7/10
what happened in the year when Isabelle was seventeen.
30 April 2014
The beauty of the film lies predominantly on its vulnerable, delicate goddesy protagonist,Isabelle,who looks outrageously like alike a younger version of Julia Roberts, with a touch of girly innocence and less obtrusive, this is a star that brings the summer beach a shred of rosie taint and gossamer hormone heat. The film is not interested in giving a psychoanalysis of the characters' peculiar behaviors, nor inducing the audience's judgmental call by laying down a handful of evidentiary background. It simply told a story that I feel related to, as a precocious girl myself, the changing in my mentality on a daily basis is tantalizing, probably too chimerical to keep pace with the physique changing, and those changes keep pushing the boundaries with invisible flame burning inside me, I also like the excitement when received a message from a total stranger, putting on makeup for fun or just for practice, and going out in the noisy gloomy so that by the time I walk out of the building it will be dark, like a whole day just passed without notice. The fortunate difference is I've never encountered a traumatic emergency like that, I gradually stop this practice because my schoolwork is getting overwhelmed and have no mood to more rendezvous. If I have to make one disapproving point in the movie is its depiction of Isabelle's family and her relationship with her mother, which sort of allow the beautiful story become a generic and predictive one, of course, if there's a mischievous girl, we have to analyze her childhood memories and possible traumatic influence, there simply HAS to be a reason to justify its abnormality, a system of diagnosis and precedents with similar syndrome has to exist for us to corroborate and understand or even predict the behaviors.

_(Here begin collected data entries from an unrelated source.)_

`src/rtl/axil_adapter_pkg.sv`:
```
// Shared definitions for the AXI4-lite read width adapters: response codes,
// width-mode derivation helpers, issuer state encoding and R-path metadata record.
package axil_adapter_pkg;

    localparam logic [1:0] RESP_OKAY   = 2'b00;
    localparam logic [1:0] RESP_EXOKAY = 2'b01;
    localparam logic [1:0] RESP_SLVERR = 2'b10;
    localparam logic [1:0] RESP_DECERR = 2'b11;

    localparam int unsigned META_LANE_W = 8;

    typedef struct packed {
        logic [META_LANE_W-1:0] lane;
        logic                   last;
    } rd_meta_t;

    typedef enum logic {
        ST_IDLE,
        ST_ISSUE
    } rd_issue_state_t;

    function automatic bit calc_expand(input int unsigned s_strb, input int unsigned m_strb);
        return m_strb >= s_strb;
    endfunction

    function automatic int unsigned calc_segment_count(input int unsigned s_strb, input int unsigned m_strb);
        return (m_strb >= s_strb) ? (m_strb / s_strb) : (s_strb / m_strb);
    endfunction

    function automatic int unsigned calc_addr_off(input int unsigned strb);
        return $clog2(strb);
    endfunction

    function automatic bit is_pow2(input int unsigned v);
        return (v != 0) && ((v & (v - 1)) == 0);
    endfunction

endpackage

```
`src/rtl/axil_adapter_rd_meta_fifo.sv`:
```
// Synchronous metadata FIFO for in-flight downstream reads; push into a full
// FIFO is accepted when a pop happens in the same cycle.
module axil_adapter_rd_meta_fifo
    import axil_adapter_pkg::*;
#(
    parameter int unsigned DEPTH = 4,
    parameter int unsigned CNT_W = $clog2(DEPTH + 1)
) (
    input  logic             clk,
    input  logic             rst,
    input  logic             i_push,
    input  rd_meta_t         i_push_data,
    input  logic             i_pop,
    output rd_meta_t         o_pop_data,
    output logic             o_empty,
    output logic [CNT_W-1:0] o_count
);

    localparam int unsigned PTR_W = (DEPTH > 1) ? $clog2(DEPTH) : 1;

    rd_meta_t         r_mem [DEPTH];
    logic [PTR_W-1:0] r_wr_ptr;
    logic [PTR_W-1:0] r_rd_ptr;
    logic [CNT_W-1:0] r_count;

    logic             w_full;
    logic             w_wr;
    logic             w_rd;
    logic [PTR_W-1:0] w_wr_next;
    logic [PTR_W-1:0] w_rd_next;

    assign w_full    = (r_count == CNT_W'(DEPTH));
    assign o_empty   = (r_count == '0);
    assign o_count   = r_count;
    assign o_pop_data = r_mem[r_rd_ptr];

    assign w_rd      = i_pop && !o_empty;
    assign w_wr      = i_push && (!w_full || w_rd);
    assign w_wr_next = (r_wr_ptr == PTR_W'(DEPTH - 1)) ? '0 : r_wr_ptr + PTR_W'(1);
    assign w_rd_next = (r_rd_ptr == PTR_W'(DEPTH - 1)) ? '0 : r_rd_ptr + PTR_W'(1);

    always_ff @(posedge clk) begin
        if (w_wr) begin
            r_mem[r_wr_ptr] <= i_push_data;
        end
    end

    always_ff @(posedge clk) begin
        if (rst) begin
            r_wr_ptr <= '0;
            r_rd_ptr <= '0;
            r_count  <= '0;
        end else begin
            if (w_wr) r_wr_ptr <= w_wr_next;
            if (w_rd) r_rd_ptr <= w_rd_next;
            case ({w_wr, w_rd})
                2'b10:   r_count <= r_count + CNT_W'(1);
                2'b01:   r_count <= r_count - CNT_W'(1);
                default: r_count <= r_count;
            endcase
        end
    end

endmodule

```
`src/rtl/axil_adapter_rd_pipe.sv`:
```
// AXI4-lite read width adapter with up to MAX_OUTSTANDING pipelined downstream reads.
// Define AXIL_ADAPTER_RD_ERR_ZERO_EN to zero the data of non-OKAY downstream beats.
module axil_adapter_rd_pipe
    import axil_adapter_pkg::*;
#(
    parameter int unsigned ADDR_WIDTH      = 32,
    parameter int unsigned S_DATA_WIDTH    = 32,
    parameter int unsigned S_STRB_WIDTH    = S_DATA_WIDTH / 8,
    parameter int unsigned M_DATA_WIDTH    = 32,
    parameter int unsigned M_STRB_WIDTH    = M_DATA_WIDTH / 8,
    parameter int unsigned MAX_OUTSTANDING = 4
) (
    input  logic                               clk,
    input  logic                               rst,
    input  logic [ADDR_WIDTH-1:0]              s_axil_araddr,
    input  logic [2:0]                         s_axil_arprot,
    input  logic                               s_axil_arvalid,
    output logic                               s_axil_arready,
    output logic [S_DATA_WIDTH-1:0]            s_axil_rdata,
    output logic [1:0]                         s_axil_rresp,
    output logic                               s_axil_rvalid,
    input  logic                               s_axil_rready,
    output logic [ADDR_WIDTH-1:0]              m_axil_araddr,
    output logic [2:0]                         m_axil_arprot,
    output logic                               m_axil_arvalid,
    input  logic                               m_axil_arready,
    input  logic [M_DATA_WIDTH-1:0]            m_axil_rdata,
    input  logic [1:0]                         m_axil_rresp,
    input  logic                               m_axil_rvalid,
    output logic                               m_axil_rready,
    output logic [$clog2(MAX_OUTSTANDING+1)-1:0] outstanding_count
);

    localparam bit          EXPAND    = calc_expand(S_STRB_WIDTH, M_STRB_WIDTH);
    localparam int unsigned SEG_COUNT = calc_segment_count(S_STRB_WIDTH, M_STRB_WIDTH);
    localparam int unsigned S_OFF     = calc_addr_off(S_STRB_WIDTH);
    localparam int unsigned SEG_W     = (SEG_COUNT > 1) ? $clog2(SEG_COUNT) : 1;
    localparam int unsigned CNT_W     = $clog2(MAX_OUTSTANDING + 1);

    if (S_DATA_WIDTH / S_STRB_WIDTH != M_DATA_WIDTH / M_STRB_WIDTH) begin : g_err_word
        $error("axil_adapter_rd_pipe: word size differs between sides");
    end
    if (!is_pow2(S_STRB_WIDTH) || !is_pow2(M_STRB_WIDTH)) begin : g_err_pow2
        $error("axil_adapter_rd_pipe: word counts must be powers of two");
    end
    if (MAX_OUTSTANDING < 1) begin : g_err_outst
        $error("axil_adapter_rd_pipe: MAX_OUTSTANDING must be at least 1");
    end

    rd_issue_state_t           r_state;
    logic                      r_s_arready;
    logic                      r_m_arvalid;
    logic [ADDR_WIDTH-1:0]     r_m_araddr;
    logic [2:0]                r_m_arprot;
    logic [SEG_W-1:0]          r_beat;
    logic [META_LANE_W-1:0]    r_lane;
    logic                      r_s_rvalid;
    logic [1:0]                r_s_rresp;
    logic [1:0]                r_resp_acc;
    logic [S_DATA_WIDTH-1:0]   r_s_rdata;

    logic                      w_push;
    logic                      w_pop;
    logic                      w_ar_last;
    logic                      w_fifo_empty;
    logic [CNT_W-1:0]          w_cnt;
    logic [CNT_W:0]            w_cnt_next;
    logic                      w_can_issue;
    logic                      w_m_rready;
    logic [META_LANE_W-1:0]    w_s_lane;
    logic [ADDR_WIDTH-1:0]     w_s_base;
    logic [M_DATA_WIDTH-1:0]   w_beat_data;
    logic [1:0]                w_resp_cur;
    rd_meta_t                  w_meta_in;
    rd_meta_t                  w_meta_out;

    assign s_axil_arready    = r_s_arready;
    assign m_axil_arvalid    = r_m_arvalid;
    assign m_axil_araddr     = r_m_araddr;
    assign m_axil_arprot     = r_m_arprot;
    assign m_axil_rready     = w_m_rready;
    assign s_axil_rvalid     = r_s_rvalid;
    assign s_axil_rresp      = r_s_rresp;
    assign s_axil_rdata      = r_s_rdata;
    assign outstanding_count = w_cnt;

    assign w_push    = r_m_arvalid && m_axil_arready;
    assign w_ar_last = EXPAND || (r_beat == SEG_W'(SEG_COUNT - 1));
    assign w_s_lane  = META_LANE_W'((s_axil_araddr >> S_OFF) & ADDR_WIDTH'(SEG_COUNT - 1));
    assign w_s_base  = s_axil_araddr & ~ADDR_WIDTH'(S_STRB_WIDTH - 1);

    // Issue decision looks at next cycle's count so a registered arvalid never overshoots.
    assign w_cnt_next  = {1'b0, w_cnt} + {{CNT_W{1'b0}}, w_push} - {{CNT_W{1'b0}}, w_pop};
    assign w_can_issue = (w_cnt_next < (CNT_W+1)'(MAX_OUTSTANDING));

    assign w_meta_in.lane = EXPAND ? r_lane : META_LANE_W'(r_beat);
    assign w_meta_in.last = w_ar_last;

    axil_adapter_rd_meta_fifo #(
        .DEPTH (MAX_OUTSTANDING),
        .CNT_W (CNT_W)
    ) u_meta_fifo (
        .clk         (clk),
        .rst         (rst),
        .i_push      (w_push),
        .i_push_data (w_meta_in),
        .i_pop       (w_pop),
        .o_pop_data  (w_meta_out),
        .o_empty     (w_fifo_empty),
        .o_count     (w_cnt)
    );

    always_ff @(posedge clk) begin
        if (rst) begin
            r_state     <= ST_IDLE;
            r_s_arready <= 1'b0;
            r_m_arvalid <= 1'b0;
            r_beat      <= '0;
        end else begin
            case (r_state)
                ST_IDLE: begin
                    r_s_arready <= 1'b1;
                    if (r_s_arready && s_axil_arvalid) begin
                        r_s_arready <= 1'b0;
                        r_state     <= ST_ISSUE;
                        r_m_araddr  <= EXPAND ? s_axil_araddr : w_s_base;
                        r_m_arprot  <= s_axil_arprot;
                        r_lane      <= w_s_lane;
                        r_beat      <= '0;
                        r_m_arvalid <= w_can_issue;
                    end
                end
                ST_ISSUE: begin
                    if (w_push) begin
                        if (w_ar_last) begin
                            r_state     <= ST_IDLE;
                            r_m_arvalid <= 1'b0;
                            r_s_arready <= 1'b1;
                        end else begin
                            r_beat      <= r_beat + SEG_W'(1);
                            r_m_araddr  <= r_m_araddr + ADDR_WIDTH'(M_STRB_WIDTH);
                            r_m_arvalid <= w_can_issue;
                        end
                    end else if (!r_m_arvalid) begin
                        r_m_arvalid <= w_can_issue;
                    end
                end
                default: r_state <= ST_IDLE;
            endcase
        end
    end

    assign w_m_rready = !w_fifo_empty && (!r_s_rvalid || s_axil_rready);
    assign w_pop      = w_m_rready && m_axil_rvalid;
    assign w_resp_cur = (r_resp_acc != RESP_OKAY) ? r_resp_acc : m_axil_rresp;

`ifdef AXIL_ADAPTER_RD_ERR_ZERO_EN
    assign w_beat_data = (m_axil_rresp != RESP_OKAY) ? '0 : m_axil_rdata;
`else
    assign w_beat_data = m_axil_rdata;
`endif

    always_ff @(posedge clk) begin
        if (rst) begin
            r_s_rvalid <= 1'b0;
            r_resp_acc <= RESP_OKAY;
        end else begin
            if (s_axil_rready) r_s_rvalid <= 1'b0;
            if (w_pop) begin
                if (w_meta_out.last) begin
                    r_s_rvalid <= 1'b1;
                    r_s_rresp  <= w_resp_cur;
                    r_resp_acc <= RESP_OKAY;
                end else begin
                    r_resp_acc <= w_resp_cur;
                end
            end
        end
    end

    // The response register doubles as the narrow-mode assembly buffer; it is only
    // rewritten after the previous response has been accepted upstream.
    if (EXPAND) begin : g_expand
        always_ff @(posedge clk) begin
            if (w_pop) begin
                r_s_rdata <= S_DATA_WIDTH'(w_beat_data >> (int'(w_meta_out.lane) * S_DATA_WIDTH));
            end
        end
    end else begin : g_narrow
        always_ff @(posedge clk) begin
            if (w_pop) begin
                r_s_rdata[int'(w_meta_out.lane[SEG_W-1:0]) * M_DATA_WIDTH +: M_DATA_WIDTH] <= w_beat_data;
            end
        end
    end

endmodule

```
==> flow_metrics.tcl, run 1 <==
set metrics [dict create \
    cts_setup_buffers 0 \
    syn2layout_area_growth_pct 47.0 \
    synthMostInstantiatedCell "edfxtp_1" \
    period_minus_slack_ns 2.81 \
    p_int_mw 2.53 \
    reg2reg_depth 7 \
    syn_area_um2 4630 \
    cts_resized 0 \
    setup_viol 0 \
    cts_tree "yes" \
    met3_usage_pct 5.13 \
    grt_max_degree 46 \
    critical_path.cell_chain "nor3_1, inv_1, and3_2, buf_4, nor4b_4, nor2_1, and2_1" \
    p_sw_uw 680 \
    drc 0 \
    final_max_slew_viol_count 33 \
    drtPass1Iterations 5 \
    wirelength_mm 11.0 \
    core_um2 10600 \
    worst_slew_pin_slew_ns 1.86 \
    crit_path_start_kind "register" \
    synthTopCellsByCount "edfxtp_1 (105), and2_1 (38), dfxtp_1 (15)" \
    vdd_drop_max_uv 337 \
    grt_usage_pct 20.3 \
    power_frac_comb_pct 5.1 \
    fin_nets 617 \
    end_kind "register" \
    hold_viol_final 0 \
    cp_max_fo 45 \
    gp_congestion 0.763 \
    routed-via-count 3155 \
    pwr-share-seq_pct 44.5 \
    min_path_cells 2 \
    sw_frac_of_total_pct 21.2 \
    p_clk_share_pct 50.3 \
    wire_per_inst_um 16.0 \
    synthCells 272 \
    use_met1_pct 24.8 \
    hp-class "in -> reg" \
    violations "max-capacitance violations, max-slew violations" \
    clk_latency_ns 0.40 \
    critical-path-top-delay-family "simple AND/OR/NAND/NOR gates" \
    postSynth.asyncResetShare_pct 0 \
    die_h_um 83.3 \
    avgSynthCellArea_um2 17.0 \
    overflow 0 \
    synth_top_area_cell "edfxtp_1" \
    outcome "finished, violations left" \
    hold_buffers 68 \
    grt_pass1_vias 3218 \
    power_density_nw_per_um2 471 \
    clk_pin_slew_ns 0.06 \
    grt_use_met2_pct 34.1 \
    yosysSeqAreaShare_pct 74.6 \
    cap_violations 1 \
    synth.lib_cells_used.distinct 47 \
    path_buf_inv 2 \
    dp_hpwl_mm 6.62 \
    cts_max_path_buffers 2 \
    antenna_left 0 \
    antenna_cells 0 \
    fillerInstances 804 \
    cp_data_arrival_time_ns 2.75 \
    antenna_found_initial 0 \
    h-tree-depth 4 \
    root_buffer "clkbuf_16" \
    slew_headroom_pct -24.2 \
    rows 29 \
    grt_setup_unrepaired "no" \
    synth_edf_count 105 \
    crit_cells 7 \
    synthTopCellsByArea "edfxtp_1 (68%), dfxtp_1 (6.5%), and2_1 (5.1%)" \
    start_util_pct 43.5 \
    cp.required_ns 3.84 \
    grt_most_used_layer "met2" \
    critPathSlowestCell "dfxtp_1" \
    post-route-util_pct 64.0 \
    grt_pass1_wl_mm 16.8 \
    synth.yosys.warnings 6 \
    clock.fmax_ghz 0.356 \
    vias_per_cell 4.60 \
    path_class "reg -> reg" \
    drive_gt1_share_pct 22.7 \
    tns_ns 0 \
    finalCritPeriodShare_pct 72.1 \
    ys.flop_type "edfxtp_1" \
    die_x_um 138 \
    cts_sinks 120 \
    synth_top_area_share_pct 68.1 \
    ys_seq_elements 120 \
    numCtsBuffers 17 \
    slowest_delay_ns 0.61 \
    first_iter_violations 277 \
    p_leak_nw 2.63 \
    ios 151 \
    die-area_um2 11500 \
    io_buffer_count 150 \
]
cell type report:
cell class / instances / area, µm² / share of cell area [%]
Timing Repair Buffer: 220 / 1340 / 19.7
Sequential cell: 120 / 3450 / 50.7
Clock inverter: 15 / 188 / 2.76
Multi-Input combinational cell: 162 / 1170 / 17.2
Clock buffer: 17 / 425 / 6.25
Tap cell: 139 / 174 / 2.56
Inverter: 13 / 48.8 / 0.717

This psychoanalysis compulsiveness often baffles me when the concept of individuality seems to be quiet pervasively understood by the general populace, children growing in a wealthy and happy family can become all sort of formation whether you like it or not, and trying to label this as 'self objectification' or 'self-worth seeking''juvenile recalcitrance''coquettish trials to experience the feelings of growing mature'is not gonna work.

The relationship with her brother is beyond reproach though, in a primevally inquisitive and extremely genuine way, without fixing a value- laden adult assumption to it, the two siblings witness each other's growth with each other's innocent eyes, devoid of perversion or intrusion of the world of morally adults.